--- config.mk ---
export PLATFORM = sky130hd
export DESIGN_NAME = alu_serial_ctrl
export DESIGN_NICKNAME = d
export VERILOG_FILES = /design/src/rtl/alu_serial_ctrl.sv
export SDC_FILE = /design/constraint.sdc
export NUM_CORES = 1
export LEC_CHECK = 0
export ABC_AREA = 1
export BUFFER_PORTS_ARGS = -buffer_cell sky130_fd_sc_hd__clkbuf_2
export CAP_MARGIN = 25
export CORE_MARGIN = 3
export CORE_UTILIZATION = 55
export DETAILED_ROUTE_END_ITERATION = 8
export GPL_ROUTABILITY_DRIVEN = 1
export GPL_TIMING_DRIVEN = 0
export PLACE_DENSITY = 0.91
export SLEW_MARGIN = 20
export SYNTH_ARGS = -nofsm -noshare
export SYNTH_HDL_FRONTEND = slang
export SYNTH_SLANG_ARGS = --single-unit
--- constraint.sdc ---
create_clock -name i_clk -period 2 [get_ports i_clk]
set_clock_uncertainty 0.1 [all_clocks]
set_input_delay 0.1 -clock i_clk [delete_from_list [all_inputs] [get_ports i_clk]]
set_output_delay 0.1 -clock i_clk [all_outputs]
set_load 0.005 [all_outputs]
--- src/rtl/alu_serial_ctrl.sv ---
// alu_serial_ctrl
// Bit-serial sequencer that drives one external 1-bit ALU slice. It latches
// the WIDTH-bit operands when a start is accepted, feeds the slice one bit per
// cycle (LSB first), loops the carry through a register and collects the
// result bits. When the last bit is in, it presents the result on o_f/o_cout
// and pulses o_done for one cycle.
//
// Optional feature: define ALU_SERIAL_SUB_EN to add the i_sub input. When it
// is high and op==00, the controller inverts the B bits and forces the initial
// carry to 1, which gives a-b; o_cout=1 then means "no borrow".
module alu_serial_ctrl #(
  parameter int WIDTH = 4
) (
  input  logic             i_clk,
  input  logic             i_rst,
  input  logic             i_start,
  input  logic [1:0]       i_op,
  input  logic [WIDTH-1:0] i_a,
  input  logic [WIDTH-1:0] i_b,
  input  logic             i_cin,
`ifdef ALU_SERIAL_SUB_EN
  input  logic             i_sub,
`endif
  output logic             o_busy,
  output logic             o_done,
  output logic [WIDTH-1:0] o_f,
  output logic             o_cout,
  output logic             o_sa,
  output logic             o_sb,
  output logic             o_scin,
  output logic [1:0]       o_sM,
  input  logic             i_sf,
  input  logic             i_scout
);

  localparam int CW = $clog2(WIDTH);
  localparam logic [CW-1:0] LAST_BIT = CW'(WIDTH - 1);

  typedef enum logic [1:0] {
    IDLE = 2'd0,
    RUN  = 2'd1,
    DONE = 2'd2
  } state_t;

  state_t           r_state;
  logic [CW-1:0]    r_cnt;
  logic             r_carry;
  logic [WIDTH-1:0] r_a;
  logic [WIDTH-1:0] r_b;
  logic [1:0]       r_op;
  logic [WIDTH-1:0] r_fShift;
  logic [WIDTH-1:0] r_f;
  logic             r_cout;
  logic             r_busy;
  logic             r_done;
`ifdef ALU_SERIAL_SUB_EN
  logic             r_sub;
`endif

  logic             w_run;
  logic             w_isAdd;
  logic             w_invB;
  logic             w_carryInit;
  logic             w_carryNext;
  logic [WIDTH-1:0] w_fNext;

  assign w_run   = (r_state == RUN);
  assign w_isAdd = (r_op == 2'b00);

  // Subtract mode flips B and seeds the carry with 1 (two's complement).
`ifdef ALU_SERIAL_SUB_EN
  assign w_invB      = w_isAdd & r_sub;
  assign w_carryInit = (i_op == 2'b00) ? (i_sub | i_cin) : 1'b0;
`else
  assign w_invB      = 1'b0;
  assign w_carryInit = (i_op == 2'b00) ? i_cin : 1'b0;
`endif

  // The carry only propagates for add; logic ops keep it at zero.
  assign w_carryNext = w_isAdd ? i_scout : 1'b0;

  // Slice is driven only during RUN; otherwise it sees zeros with the latched mode.
  assign o_sa   = w_run ? r_a[r_cnt] : 1'b0;
  assign o_sb   = w_run ? (r_b[r_cnt] ^ w_invB) : 1'b0;
  assign o_scin = w_run ? r_carry : 1'b0;
  assign o_sM   = r_op;

  // Shift register with the current slice result merged into the active bit.
  always_comb begin
    w_fNext        = r_fShift;
    w_fNext[r_cnt] = i_sf;
  end

  // Sequencer: accept in IDLE, one bit per cycle in RUN, publish result in DONE.
  always_ff @(posedge i_clk) begin
    if (i_rst) begin
      r_state  <= IDLE;
      r_cnt    <= '0;
      r_carry  <= 1'b0;
      r_a      <= '0;
      r_b      <= '0;
      r_op     <= 2'b00;
      r_fShift <= '0;
      r_f      <= '0;
      r_cout   <= 1'b0;
      r_busy   <= 1'b0;
      r_done   <= 1'b0;
`ifdef ALU_SERIAL_SUB_EN
      r_sub    <= 1'b0;
`endif
    end else begin
      case (r_state)
        IDLE: begin
          r_done <= 1'b0;
          if (i_start) begin
            r_a      <= i_a;
            r_b      <= i_b;
            r_op     <= i_op;
            r_carry  <= w_carryInit;
            r_cnt    <= '0;
            r_fShift <= '0;
            r_busy   <= 1'b1;
`ifdef ALU_SERIAL_SUB_EN
            r_sub    <= i_sub;
`endif
            r_state  <= RUN;
          end
        end
        RUN: begin
          r_fShift <= w_fNext;
          r_carry  <= w_carryNext;
          if (r_cnt == LAST_BIT) begin
            r_cnt   <= '0;
            r_f     <= w_fNext;
            r_cout  <= w_carryNext;
            r_busy  <= 1'b0;
            r_done  <= 1'b1;
            r_state <= DONE;
          end else begin
            r_cnt <= r_cnt + 1'b1;
          end
        end
        DONE: begin
          r_done  <= 1'b0;
          r_state <= IDLE;
        end
        default: begin
          r_busy  <= 1'b0;
          r_done  <= 1'b0;
          r_state <= IDLE;
        end
      endcase
    end
  end

  assign o_busy = r_busy;
  assign o_done = r_done;
  assign o_f    = r_f;
  assign o_cout = r_cout;

endmodule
· · · · · · ·
### Problem to solve
Which lines run from the first of the listing to the line containing "export GPL_ROUTABILITY_DRIVEN = 1"? Reproduce those exactly, both ends included.

### Answer space
--- config.mk ---
export PLATFORM = sky130hd
export DESIGN_NAME = alu_serial_ctrl
export DESIGN_NICKNAME = d
export VERILOG_FILES = /design/src/rtl/alu_serial_ctrl.sv
export SDC_FILE = /design/constraint.sdc
export NUM_CORES = 1
export LEC_CHECK = 0
export ABC_AREA = 1
export BUFFER_PORTS_ARGS = -buffer_cell sky130_fd_sc_hd__clkbuf_2
export CAP_MARGIN = 25
export CORE_MARGIN = 3
export CORE_UTILIZATION = 55
export DETAILED_ROUTE_END_ITERATION = 8
export GPL_ROUTABILITY_DRIVEN = 1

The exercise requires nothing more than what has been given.